**Records provided**.
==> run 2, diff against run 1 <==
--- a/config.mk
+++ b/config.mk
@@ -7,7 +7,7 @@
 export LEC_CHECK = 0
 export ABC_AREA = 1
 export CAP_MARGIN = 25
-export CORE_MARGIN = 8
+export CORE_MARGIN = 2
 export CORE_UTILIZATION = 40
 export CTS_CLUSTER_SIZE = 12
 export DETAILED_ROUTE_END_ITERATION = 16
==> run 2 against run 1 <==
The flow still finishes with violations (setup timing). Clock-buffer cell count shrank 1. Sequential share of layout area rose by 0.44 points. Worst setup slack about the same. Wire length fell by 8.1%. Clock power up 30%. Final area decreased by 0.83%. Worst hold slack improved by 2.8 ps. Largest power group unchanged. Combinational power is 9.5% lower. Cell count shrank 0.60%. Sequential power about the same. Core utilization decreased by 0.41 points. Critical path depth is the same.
### config.mk
export PLATFORM = sky130hd
export DESIGN_NAME = alu
export DESIGN_NICKNAME = d
export VERILOG_FILES = /design/src/rtl/alu_pkg.sv /design/src/rtl/alu_shift_stage.sv /design/src/rtl/alu.sv
export SDC_FILE = /design/constraint.sdc
export NUM_CORES = 1
export LEC_CHECK = 0
export CORE_UTILIZATION = 48
export CTS_CLUSTER_SIZE = 16
export DETAILED_ROUTE_END_ITERATION = 12
export PLACE_DENSITY = 0.86
export SLEW_MARGIN = 40
export SYNTH_ARGS = -nofsm -noshare
export SYNTH_HDL_FRONTEND = slang
export SYNTH_SLANG_ARGS = --single-unit
### constraint.sdc
create_clock -name clk -period 1.8 [get_ports clk]
set_input_delay 0.36 -clock clk [delete_from_list [all_inputs] [get_ports clk]]
set_output_delay 0.36 -clock clk [all_outputs]
set_load 0.02 [all_outputs]
### src/rtl/alu_pkg.sv
// Shared definitions for the shift/rotate ALU.
//   DEFAULT_WIDTH : default datapath width
//   OP_*          : operation select encodings driven on the op port
package alu_pkg;

    localparam int unsigned DEFAULT_WIDTH = 16;

    localparam logic [1:0] OP_SLL = 2'b00;  // logical shift left
    localparam logic [1:0] OP_SRL = 2'b01;  // logical shift right
    localparam logic [1:0] OP_ROL = 2'b10;  // rotate left
    localparam logic [1:0] OP_ROR = 2'b11;  // rotate right

endpackage

### src/rtl/alu_shift_stage.sv
// One stage of the barrel shifter: shifts or rotates by a fixed AMT when enabled,
// otherwise passes data straight through. Purely combinational.
// Ports:
//   data_i : operand from the previous stage
//   en_i   : apply this stage's shift
//   op_i   : operation select (alu_pkg OP_* encodings)
//   data_o : result passed to the next stage
module shift_stage
    import alu_pkg::*;
#(
    parameter int unsigned WIDTH = DEFAULT_WIDTH,
    parameter int unsigned AMT   = 1
) (
    input  logic [WIDTH-1:0] data_i,
    input  logic             en_i,
    input  logic [1:0]       op_i,
    output logic [WIDTH-1:0] data_o
);

    logic [WIDTH-1:0] shifted;

    // AMT is always a power of two below WIDTH, so every slice below is non-empty.
    always_comb begin
        shifted = data_i;
        case (op_i)
            OP_SLL:  shifted = {data_i[WIDTH-1-AMT:0], {AMT{1'b0}}};
            OP_SRL:  shifted = {{AMT{1'b0}}, data_i[WIDTH-1:AMT]};
            OP_ROL:  shifted = {data_i[WIDTH-1-AMT:0], data_i[WIDTH-1:WIDTH-AMT]};
            OP_ROR:  shifted = {data_i[AMT-1:0], data_i[WIDTH-1:AMT]};
            default: shifted = data_i;
        endcase
    end

    always_comb begin
        data_o = en_i ? shifted : data_i;
    end

endmodule

### src/rtl/alu.sv
// Registered barrel shift/rotate unit with one-cycle latency and one result per clock.
// Ports:
//   clk   : clock, all state updates on the rising edge
//   reset : synchronous active-high reset, clears out
//   in    : operand
//   ctrl  : shift amount; bit k enables the stage that shifts by 2^k
//   op    : operation select (alu_pkg OP_* encodings)
//   out   : registered result
module alu
    import alu_pkg::*;
#(
    parameter int unsigned WIDTH = DEFAULT_WIDTH,
    parameter int unsigned SW    = $clog2(WIDTH)
) (
    input  logic             clk,
    input  logic             reset,
    input  logic [WIDTH-1:0] in,
    input  logic [SW-1:0]    ctrl,
    input  logic [1:0]       op,
    output logic [WIDTH-1:0] out
);

    // Reject widths the log-depth barrel cannot cover exactly.
    if (WIDTH < 4 || (WIDTH & (WIDTH - 1)) != 0) begin : g_bad_width
        $error("alu: WIDTH must be a power of two >= 4");
    end

    // stage_data[k] feeds stage k; stage_data[SW] is the fully shifted value.
    logic [WIDTH-1:0] stage_data [SW+1];
    logic [WIDTH-1:0] out_q;

    assign stage_data[0] = in;

    for (genvar k = 0; k < SW; k++) begin : g_stage
        shift_stage #(
            .WIDTH (WIDTH),
            .AMT   (2 ** k)
        ) u_stage (
            .data_i (stage_data[k]),
            .en_i   (ctrl[k]),
            .op_i   (op),
            .data_o (stage_data[k+1])
        );
    end

    always_ff @(posedge clk) begin
        if (reset) begin
            out_q <= '0;
        end else begin
            out_q <= stage_data[SW];
        end
    end

    assign out = out_q;

endmodule

==> results.yml <==
finish:
  fill_cells: 261
  drive_gt1_frac: 0.3743
  fin_util: 0.8027
  final_nets: 408
  antenna_cells: 0
  syn2layout_area_growth_pct: 56.31
  layout.cells.non_filler: 432
  largest_reg_flops: 16
sta:
  setup_violations: 1
  slew_violations: 0
  fin_ws_ps: -27.29
  period_needed_ps: 1827
  relSlewSlack: 0.7263
  max_freq_mhz: 547.3
  final.setup.tns_ps: -27.29
  hold_viol: 0
  tightest_slew_ps: 406.2
  fin_crit_sh: 1.015
die:
  io_pins: 40
  core_sq_mm: 0.004115
  die_w_um: 68.35
  die_area_sq_mm: 0.004672
  start_util: 0.5135
  die_h_um: 68.35
  rows: 23
global_route:
  grt_pass1_wl_mm: 12.19
  grt_pass1_vias: 2541
  grt_max_degree: 31
  grtUsageTotal: 0.3487
  antenna_found_initial: 0
  overflow: 0
status:
  violations: "setup timing"
  status: "complete, but fails checks"
placement:
  gp_congestion: 0.9834
  dp.cells: 426
  hpwlAfterDp_mm: 6.054
  numPortBuffers: 39
worst_setup_path:
  arrival_ps: 2000
  criticalPathCategory: "in2reg"
  cp-endpoint: "out[0]"
  crit_path_start_kind: "input port"
  cp_max_fo: 4
  end_kind: "register"
  startpoint: "ctrl[3]"
  required_ps: 1970
clocking:
  cts_hold_buf: 0
  clkTransAtPathRegs_ps: 60
  htree_levels: 1
  tritoncts: "yes"
  cts_buffers: 3
  clockRootBuffer: "clkbuf_8"
  cts.sinks: 16
  cts_buffer_depth: 2
power_and_ir_drop:
  ir_drop_uv: 503.8
  power.density_mw_per_mm2: 478.4
  cellLeakagePower_nw: 1.434
synthesis:
  ys_top_cells_by_area: "dfxtp_1, mux2i_1, nor2_1"
  synthArstFlopShare: 0
  synth_cell_types: 58
  synth_seq_cells: 16
  yosysSeqAreaShare: 0.1516
  synth_edf_count: 0
  syn_nets: 307
  yosysWarnings: 0
  avgSynthCellArea_sq_um: 7.467
  yosysTopAreaCell: "dfxtp_1"
  synthesis.instances: 283
  netlist_area_sq_mm: 0.002113
  synth.top_cell.area_share: 0.1516
  ys.flop_type: "dfxtp_1"
min_path:
  min-delay-path-class: "in2reg"
detailed_routing:
  ant_nets: 0
  post-route-drc-count: 0
  routedWlPerCell_um: 19.72
  wl_mm: 8.519
  dr_total_vias: 2876
  viasPerCell: 6.657
  drt-initial-drc-count: 382
  first_pass_iters: 6
job:
  drv_cap: 0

**Problem requirements**.
Please reproduce exactly the lines in the listing above from the one containing "export ABC_AREA = 1" through the one containing "run 2 against", both included, and nothing more.

**Exercise output**.
 export ABC_AREA = 1
 export CAP_MARGIN = 25
-export CORE_MARGIN = 8
+export CORE_MARGIN = 2
 export CORE_UTILIZATION = 40
 export CTS_CLUSTER_SIZE = 12
 export DETAILED_ROUTE_END_ITERATION = 16
==> run 2 against run 1 <==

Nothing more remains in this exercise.